Thabo Moloisane

Personal information
- Full name: Thabo Brendon Moloisane
- Date of birth: 24 February 1999 (age 27)
- Height: 1.78 m (5 ft 10 in)
- Position: Defender

Team information
- Current team: Kaizer Chiefs

Youth career
- –2020: Mamelodi Sundowns

Senior career*
- Years: Team / Apps / (Gls)
- 2020–2022: Cape Town All Stars / 50 / (0)
- 2022–2023: Maritzburg United / 26 / (0)
- 2023–2026: Stellenbosch / 64 / (3)
- 2026-: Kaizer Chiefs / 0 / (0)

International career^{‡}
- South Africa U20
- South Africa

= Thabo Moloisane =

South African soccer player (born 1999)

Thabo Moloisane (born 24 February 1999) is a South African soccer player who plays as a defender for Kaizer Chiefs in the Premier Soccer League.

He was a youth player for Mamelodi Sundowns, and played for South Africa U20, among others at the 2019 U-20 Africa Cup of Nations, the 2019 FIFA U-20 World Cup and the 2019 African Games.

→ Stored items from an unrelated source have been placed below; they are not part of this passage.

<file path="config.mk">
export PLATFORM = sky130hd
export DESIGN_NAME = byte_receiver
export DESIGN_NICKNAME = d
export VERILOG_FILES = /design/src/common/eeprom_pkg.sv /design/src/serial/byte_receiver.sv
export SDC_FILE = /design/constraint.sdc
export NUM_CORES = 1
export LEC_CHECK = 0
export BUFFER_PORTS_ARGS = -buffer_cell sky130_fd_sc_hd__buf_2
export CAP_MARGIN = 20
export CORE_AREA = 4 4 41 43
export CTS_CLUSTER_DIAMETER = 50
export DETAILED_ROUTE_END_ITERATION = 8
export DIE_AREA = 0 0 45 47
export SLEW_MARGIN = 20
export SYNTH_ARGS = -nofsm -noshare
export SYNTH_HDL_FRONTEND = slang
export SYNTH_SLANG_ARGS = --single-unit
</file>
<file path="constraint.sdc">
create_clock -name CLK -period 2.3 [get_ports CLK]
set_clock_uncertainty 0.15 [all_clocks]
set_input_delay 0.46 -clock CLK [delete_from_list [all_inputs] [get_ports CLK]]
set_output_delay 0.46 -clock CLK [all_outputs]
set_load 0.01 [all_outputs]
</file>
<file path="src/common/eeprom_pkg.sv">
package eeprom_pkg;

  localparam int ADDR_W    = 11;
  localparam int BLOCK_W   = 3;
  localparam int BYTE_W    = 8;
  localparam int BIT_CNT_W = 4;

  localparam logic [3:0] DEVICE_CODE = 4'b1010; // 24Cxx family code

  // two-bit level patterns, bit 1 goes out first
  localparam logic [1:0] START_PATTERN = 2'b10;
  localparam logic [1:0] STOP_PATTERN  = 2'b01;

  // condition steps in the line driver
  localparam logic [2:0] COND_IDLE  = 3'b000;
  localparam logic [2:0] COND_BEGIN = 3'b001;
  localparam logic [2:0] COND_LEVEL = 3'b010;
  localparam logic [2:0] COND_END   = 3'b100;

  typedef struct packed {
    logic [BYTE_W-BLOCK_W-2:0] device_code;
    logic [BLOCK_W-1:0]        block;     // address bits 10:8
    logic                      read_flag;
  } select_fields_t;

  typedef union packed {
    logic [BYTE_W-1:0] raw;
    select_fields_t    fields;
  } select_byte_u;

  typedef enum logic [9:0] {
    st_idle        = 10'b0000000001,
    st_write_start = 10'b0000000010,
    st_ctrl_write  = 10'b0000000100,
    st_addr_write  = 10'b0000001000,
    st_data_write  = 10'b0000010000,
    st_read_start  = 10'b0000100000,
    st_ctrl_read   = 10'b0001000000,
    st_data_read   = 10'b0010000000,
    st_stop        = 10'b0100000000,
    st_ack         = 10'b1000000000
  } seq_state_e;

endpackage

</file>
<file path="src/serial/byte_receiver.sv">
module byte_receiver
  import eeprom_pkg::*;
(
  input  logic              CLK,
  input  logic              RESET,
  input  logic              SCL,
  input  logic              SDA,
  input  logic              rx_start,
  output logic [BYTE_W-1:0] rx_byte,
  output logic              rx_done
);

  logic [BIT_CNT_W-1:0] bit_cnt;
  logic                 busy;
  logic                 sample_en;

  // the rx_start cycle is the begin step, sampling follows on SCL high
  assign sample_en = busy && SCL && !rx_start;

  always_ff @(posedge CLK)
  begin
    if (RESET)
    begin
      busy    <= 1'b0;
      bit_cnt <= '0;
      rx_done <= 1'b0;
    end
    else
    begin
      rx_done <= 1'b0;
      if (rx_start)
      begin
        busy    <= 1'b1;
        bit_cnt <= '0;
      end
      else if (sample_en)
      begin
        bit_cnt <= bit_cnt + 1'b1;
        if (bit_cnt == BIT_CNT_W'(BYTE_W - 1))
        begin
          busy    <= 1'b0;
          rx_done <= 1'b1; // byte complete
        end
      end
    end
  end

  always_ff @(posedge CLK)
  begin
    if (sample_en)
      rx_byte <= {rx_byte[BYTE_W-2:0], SDA};
  end

endmodule

</file>
---- After elaboration in Yosys (flattened, before gate mapping) ----
Cells that the tools add are included.
cells by class
  div/mod/pow operators ................... 0
  shift operators ......................... 0
  $add $sub $neg .......................... 1
  multipliers ............................. 0
  reduce and logical (&&, ||, !) cells .... 8
  magnitude comparators ................... 0
  muxes and demuxes ....................... 4
  bitwise logic cells ..................... 1
  equality and inequality tests ........... 1
operators with widths
  cell                                                              number
  4-bit by 1-bit adder with 4-bit output (second input constant)    1
  4-bit by 3-bit == test with 1-bit output (second input constant)  1
  1-bit two-way mux                                                 4
  2-bit nonzero test                                                2
  3-bit OR reduction                                                1
  1-bit logical AND                                                 2
  2-bit AND reduction                                               1
  2-bit OR reduction                                                1
  1-bit zero test                                                   1
  1-bit inverter                                                    1
storage, ports and cells
  output and inout bits ................... 9
  latch bits .............................. 0
  bits of input ports ..................... 5
  logic and storage cells ................. 19
  bits in registers ....................... 14
  ROM bits ................................ 0
  bits in writable memories ............... 0
  memories ................................ 0

---- Depth between registers and ports, before layout ----
Gate-level depths: netlist of run 1.
  word-level depth ........................ 4
  depth in mapped cells ................... 4
  gate-level depth less buffers ........... 4

---- Least setup slack after synthesis of run 1 ----
No wires, ideal clock.
  path kind ............................... input to register
  from .................................... input rx_start
  to ...................................... register bit_cnt[3]
  required time ........................... 2.080 ns
  cell stages on the path ................. 3
  setup time .............................. 0.070 ns
  data arrival time ....................... 1.066 ns
  slack ................................... 1.014 ns
  buffers on the path ..................... 0
  path through ............................ nand3b_4 > or3_1 > a21oi_1
between the ends
  longest elaborated chain between the ends .. 2
  elaborated cells between the ends (all ways) .. 3
  classes of those cells .................. 3 x reduce/logical
RTL lines
  what                  RTL line             RTL
  start, declared       byte_receiver.sv:8   input logic rx_start,
  1-bit zero test       byte_receiver.sv:18  assign sample_en = busy && SCL && !rx_start;
  1-bit logical AND     byte_receiver.sv:18
  end signal, assigned  byte_receiver.sv:38  bit_cnt <= bit_cnt + 1'b1;
  end, declared         byte_receiver.sv:13  logic [BIT_CNT_W-1:0] bit_cnt;
Several ways; a longest one is shown, not always the timed one.
A chain may end at the register's enable or synchronous reset.

---- Final worst setup path of run 1 ----
  from .................................... register rx_byte[1]
  to ...................................... output rx_byte[1]
RTL lines
  what                    RTL line             RTL
  start, declared         byte_receiver.sv:9   output logic [BYTE_W-1:0] rx_byte,
  start signal, assigned  byte_receiver.sv:51  rx_byte <= {rx_byte[BYTE_W-2:0], SDA};
No word-level cell between the ends.

==> metrics.md, run 1 <==
| Metric | Value |
|---|---|
| Outcome | finished clean |
| Relative slew slack | about 80% |
| Clock Sinks | 14 |
| Setup TNS | 0 ns |
| Htree depth | 1 |
| # fillers | roughly 130 |
| Port buffer count | 13 |
| Placed insts | 64 |
| DRT met1 WL | between 300 and 400 um |
| Initial antenna violation count | 0 |
| Crit Path Class | reg -> out |
| Top post-synthesis cells by area | edfxtp_1 (48%), dfxtp_1 (24%), nand3b_4 (4.0%), xor2_1 (3.5%), ha_1 (2.5%) |
| Maximum clock frequency | between 700 and 800 MHz |
| Starting DRT DRC Count | 5 |
| Slowest-stage cell, CP | edfxtp_1 |
| Total gr overflow | 0 |
| Worst-path clk slew | 0.07 ns |
| GRT Total Usage | 7.32% |
| Commonest non-fill, non-tap cell in the layout | buf_2 |
| Pwr dens | roughly 700 nW/um2 |
| Max Fanout on Critical Path | 2 |
| N_diodes | 0 |
| Top layer in use | met4 |
| Maximum VDD drop | ~0.33 mV |
| Setup crit end kind | primary output |
| Met3 routed wirelength | approximately 33 um |
| RSZ-0062 raised after global routing | no |
| Clock Tree Buf Depth | 2 |
| Final period util | 61.6% |
| Multi-input gate area | ~140 um2 |
| Placement Cell Area | 583 um2 |
| RePlAce Congestion | around 0.7 |
| Worst Tran Pin Value | roughly 0.28 ns |
| Commonest non-fill, non-tap cells in the layout | buf_2 (13), edfxtp_1 (8), dfxtp_1 (6) |
| CP max stage delay | approximately 0.39 ns |
| Postcts setup bufs | 0 |
| Vias after detailed routing | 317 |
| Final hold viol count | 0 |
| Critical path data required time | 1.69 ns |
| Post-synth top area cell | edfxtp_1 |
| Die Width | 45 um |
| Sequential area share after synthesis | 72.2% |
| CTS tree | built |
| Register area | around 360 um2 |
| Post-route DRC | 0 |
| Post-synth top area share | roughly 48% |
| IO Pins | 14 |
| Yosys warns | 0 |
| Synthesized flop and latch total | 14 |
| Hold crit path type | in -> reg |
| Max-slew violations | 0 |
| Max-Cap Viols | 0 |
| Delay-heaviest family, CP | flip-flops |
| Largest net degree at the start of global routing | 9 |
| Period minus WS final | between 1 and 1.5 ns |
| Die area | about 2100 um2 |
| Number of global-route vias before repair | 257 |
| Post-Syn Nets | 42 |
| Starting Density | between 30% and 40% |
| Critical path startpoint category | flip-flop |
| Inserted Clock Buffers | 3 |
| Crit path buf inv count | 1 |
| CP arrival | slightly above 0.8 ns |
| Fin nets | 60 |
| Post-synthesis cell count | 36 |
| Die height | 47 um |
| Met2 WL | ~310 um |
| Setup-failing EPs final | 0 |
| Drt pass-1 iters | 2 |
| Cts repair resizes | 0 |
| Post-route ant nets | 0 |
| Critical-path cell list | buf_2 |
| Routed WL | 717 um |
| Row count | 13 |
| Share of layout cells above drive strength 1 | about a third |
| Avg Synthesized Cell Area | approximately 14 um2 |
| Root buf cell | clkbuf_4 |
| Clock latency on the worst-skew pair | 0.27 ns |
| Mean routed wirelength per cell | roughly 11 um |
| Hold_ws | between 0.2 and 0.25 ns |
| Yosys cell types | 16 |
| CTS Hold Bufs | 0 |
| Leak | between 0.0002 and 0.0003 uW |
| PnR Total Power | around 420 uW |
| First-pass GRT wire length | 1.09 mm |
| Core area | between 1000 and 1500 um2 |
| Mapped cell area | roughly 500 um2 |
| Final Non-Filler Cells | slightly below 70 |
| DP Wirelength | 547 um |
| Design Area, Final | ~610 um2 |
| Synthesis-to-finish area growth | 22.1% |
| Vias/cell | 4.66 |
-- synthesized netlist by cell type --
master    n
inv_1     1
o21ai_0   1
a21oi_1   2
nor2_1    3
ha_1      1
dfxtp_1   6
nand4b_1  1
nand3b_4  1
or3_1     1
edfxtp_1  8
nor3_1    2
nor4_1    1
nand3_1   2
or2_2     1
xor2_1    2
nand2_1   3
-- state kept, by name, indices dropped and copies added, names as in the netlist --
name     count
rx_done      1
bit_cnt      4
busy         1
rx_byte      8
-- metal layers --
| layer | track usage, % | vias up |
|---|---|---|
| met5 | 0 | - |
| met1 | 10.5 | 145 |
| met4 | 3.51 | 0 |
| li1 | - | 163 |
| met2 | 9.89 | 7 |
| met3 | 2.30 | 2 |
-- cell type report --
| cell class | instances | share of cell area, % |
|---|---|---|
| inverters | 1 | 0.616 |
| repair buffers | 13 | 10.7 |
| clock inverters | 1 | 0.616 |
| multi-input cells | 21 | 22.2 |
| clock buffers | 3 | 3.70 |
| well taps | 15 | 3.08 |
| flip-flops and latches | 14 | 59.1 |
-- per-stage QoR --
stage | util, % | setup WS, ns
after floorplan | - | 1.01
after global placement | 44.8 | 0.842
after detailed placement | 44.8 | 0.829
after CTS | 46.8 | 0.871
after global routing | 46.8 | 0.842
final | 46.8 | 0.884
-- final timing paths --
check | start | endpoint | slack (ns) | cells after the start
hold / removal | SDA | rx_byte[0] | 0.22 | 1
setup reg to reg | busy | rx_byte[0] | 1.01 | 2
hold reg to reg | rx_byte[3] | rx_byte[4] | 0.30 | 0
setup / recovery | rx_byte[1] | rx_byte[1] | 0.88 | 1
-- logic make-up after synthesis --
group	after synthesis	share of synthesized area, %
adders and majority gates	1	2.51
AOI/OAI and AO/OA	3	3.01
DFF	14	72.2
buffers and inverters	1	0.751
xor gates and xnor gates	2	3.51
and+or+nand+nor	15	18.0
-- report_power, final --
group | total, uW | internal, uW | switching (uW) | leakage (uW)
clock | 133 | 62.6 | 69.9 | 0.0000154
combinational | 18.5 | 8.32 | 10.2 | 0.000113
sequential | 272 | 268 | 4.05 | 0.000122
(Power assumes the default switching activity.)
==> run 2, diff against run 1 <==
--- a/config.mk
+++ b/config.mk
@@ -5,6 +5,7 @@
 export SDC_FILE = /design/constraint.sdc
 export NUM_CORES = 1
 export LEC_CHECK = 0
+export ABC_AREA = 1
 export BUFFER_PORTS_ARGS = -buffer_cell sky130_fd_sc_hd__buf_2
 export CAP_MARGIN = 20
 export CORE_AREA = 4 4 41 43
==> constraint.sdc (replaced) <==
create_clock -name CLK -period 1.2 [get_ports CLK]
set_clock_uncertainty 0.15 [all_clocks]
set_input_delay 0.24 -clock CLK [delete_from_list [all_inputs] [get_ports CLK]]
set_output_delay 0.24 -clock CLK [all_outputs]
set_load 0.01 [all_outputs]
==> metrics.md, run 2 <==
| Metric | Value |
|---|---|
| Clock latency on the worst-skew pair | around 0.28 ns |
| Hold_ws | 0.0724 ns |
| Placement Cell Area | between 600 and 700 um2 |
| Htree depth | 1 |
| Die height | between 40 and 50 um |
| Sequential area share after synthesis | around 70% |
| R2r worst-path depth | 6 |
| Worst Tran Pin Value | around 0.24 ns |
| EDFF count, synth | 8 |
| RSZ-0062 raised after global routing | yes |
| Number of global-route vias before repair | 320 |
| GRT Total Usage | 8.75% |
| Delay-heaviest family, CP | flip-flops |
| Post-synth top area share | 46.8% |
| N_diodes | 0 |
| Maximum clock frequency | between 800 and 900 MHz |
| Starting DRT DRC Count | 8 |
| Top post-synthesis cells by area | edfxtp_1 (47%), dfxtp_1 (23%), nor2_1 (4.4%), nand2_1 (2.9%), ha_1 (2.4%) |
| Setup-failing EPs final | 5 |
| Cell depth of the worst setup path | 1 |
| Share of layout cells above drive strength 1 | about two fifths |
| Core area | 1300 um2 |
| Slowest-stage cell, CP | edfxtp_1 |
| Synthesis-to-finish area growth | 36.8% |
| Routed WL | about 830 um |
| Starting Density | roughly two fifths |
| Final hold viol count | 0 |
| Reg with most FFs | rx_byte |
| Hold crit path type | in -> reg |
| Pwr dens | roughly 1200 nW/um2 |
| Mapped cell area | a little over 500 um2 |
| Clock Tree Buf Depth | 2 |
| Commonest non-fill, non-tap cells in the layout | buf_2 (13), edfxtp_1 (8), nor2_1 (6) |
| Critical path startpoint category | flip-flop |
| Worst hold path cell count | 3 |
| Max-slew violations | 0 |
| Top Usage Layer GRT | met2 |
| Drt pass-1 iters | 2 |
| Fraction of registers with async set/reset | 0% |
| Failing checks | negative setup slack |
| DP Wirelength | slightly below 600 um |
| Die area | about 2100 um2 |
| Post-Syn Nets | between 40 and 50 |
| CP max stage delay | roughly 0.39 ns |
| Clock Sinks | 14 |
| Outcome | finished, violations left |
| R2R setup slack | about 0.09 ns |
| Count leader, synth | edfxtp_1 |
| Yosys cell types | 16 |
| Routing usage on met3 | ~2.3% |
| Design Area, Final | 702 um2 |
| Fin nets | 74 |
| Post-route ant nets | 0 |
| Setup crit end kind | primary output |
| Total gr overflow | 0 |
| Vias after detailed routing | ~370 |
| Post-synthesis cell count | 42 |
| Final WS setup | -0.0151 ns |
| Row count | 13 |
| IO Pins | 14 |
| Initial antenna violation count | 0 |
| CTS tree | built |
| First-pass GRT wire length | roughly 1.3 mm |
| Vias/cell | 4.50 |
| Hold path endpoint | busy |
| Max-Cap Viols | 0 |
| RePlAce Congestion | approximately 0.69 |
| Die Width | between 40 and 50 um |
| Post-synth top area cell | edfxtp_1 |
| Max Fanout on Critical Path | 2 |
| GR Layer Usage met2 | between 10% and 20% |
| Synthesized flop and latch total | 14 |
| Post-synth top cells | edfxtp_1 (8), dfxtp_1 (6), nor2_1 (6), nand2_1 (4), inv_1 (3) |
| Main synth FF type | edfxtp_1 |
| Top Registers | rx_byte x8, bit_cnt x4 |
| Critical-path cell list | buf_2 |
| Critical path data required time | approximately 0.8 ns |
| Post-route DRC | 0 |
| CP arrival | 0.83 ns |
| Inserted Clock Buffers | 3 |
| Reg2reg end | busy |
| R2R Path Start | busy |
| Port buffer count | 13 |
| Yosys warns | 0 |
| Commonest non-fill, non-tap cell in the layout | buf_2 |
| Setup TNS | -0.0221 ns |
| Final period util | 101% |
| Crit Path Class | reg -> out |
| Root buf cell | clkbuf_4 |
| Avg Synthesized Cell Area | about 12 um2 |
| Hold_sp | RESET |
| Worst-path clk slew | ~0.08 ns |
| Largest net degree at the start of global routing | 14 |
| Mean routed wirelength per cell | roughly 10 um |
| Number of flip-flops in the largest register | 8 |
| Maximum VDD drop | between 0.6 and 0.7 mV |
| Leak | 0.000290 uW |
| Crit path buf inv count | 1 |
| Period minus WS final | around 1.2 ns |
| Relative slew slack | 83.7% |
| Routing usage on met1 | around 10% |
## run 2: what timing repair did
item,CTS,global route
hold buffers,2,0
gates resized for setup,0,1
buffers inserted,3,2
endpoints found under the hold margin,2,0
setup endpoints to repair,7,11
## run 2: per-stage QoR
step           utilization (%)  instances  setup WS [ns]  power (uW)
6_report                  53.9         82        -0.0151         835
5_1_grt                   53.9         82        -0.0616         886
4_1_cts                   52.7         80        -0.0203         850
3_5_place_dp              47.4         71         0.0704         572
3_3_place_gp              47.4         71         0.0826         571
2_1_floorplan                -         42         0.0701         548
## run 2: metal layers
layer	vias to the layer above	part of all wire, %
met5	-	0
li1	194	-
met1	164	47
met4	0	2.7
met2	9	45
met3	2	5.1
## run 2: cells by family after synthesis
kind of cell               share of synthesized area (%)
buffers and inverters                               2.19
DFF                                                 70.2
and+or+nand+nor                                     18.3
adders and majority gates                           2.44
AOI/OAI and AO/OA                                   6.83
## run 2: cell type report
type | instances | area, um2
multi-input combinational | 25 | 141
inverter | 3 | 11.3
fill | 115 | 599
timing repair buffer | 21 | 143
tap | 15 | 18.8
clock buffer | 3 | 22.5
sequential | 14 | 362
clock inverter | 1 | 3.75
## run 2: report_power, final
| part | internal (uW) | total [uW] | switching (uW) | leakage, uW |
|---|---|---|---|---|
| logic | 26.4 | 50.9 | 24.5 | 0.000153 |
| clock network | 121 | 266 | 145 | 0.0000154 |
| registers | 515 | 519 | 4.25 | 0.000122 |
| total | 662 | 835 | 174 | 0.000290 |
## run 2: how the worst max path moves through the flow
stage / start / to / slack, ns
finish: rx_byte[2] / rx_byte[2] / -0.02
global route: rx_byte[2] / rx_byte[2] / -0.06
CTS: rx_byte[2] / rx_byte[2] / -0.02
detailed placement: busy / busy / 0.07
global placement: busy / busy / 0.08
floorplan: busy / rx_byte[0] / 0.07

As a senior player, Moloisane played for Cape Town All Stars in the second tier and was team captain. In 2022 he moved to Maritzburg United, making his first-tier debut, but the team was relegated from the 2022-23 South African Premier Division. Moloisane stayed in the top flight, as he was signed by Stellenbosch in July 2023. His first achievement in Stellenbosch was reaching the final of the Carling Black Label Cup and then winning the final against TS Galaxy.

After the 2024 season concluded, he was selected for the 2024 COSAFA Cup. He made his Bafana Bafana debut against Mozambique.

His contract with Stellenbosch F.C. expired in May 2026 and he joined Kaizer Chiefs F.C as a free agent.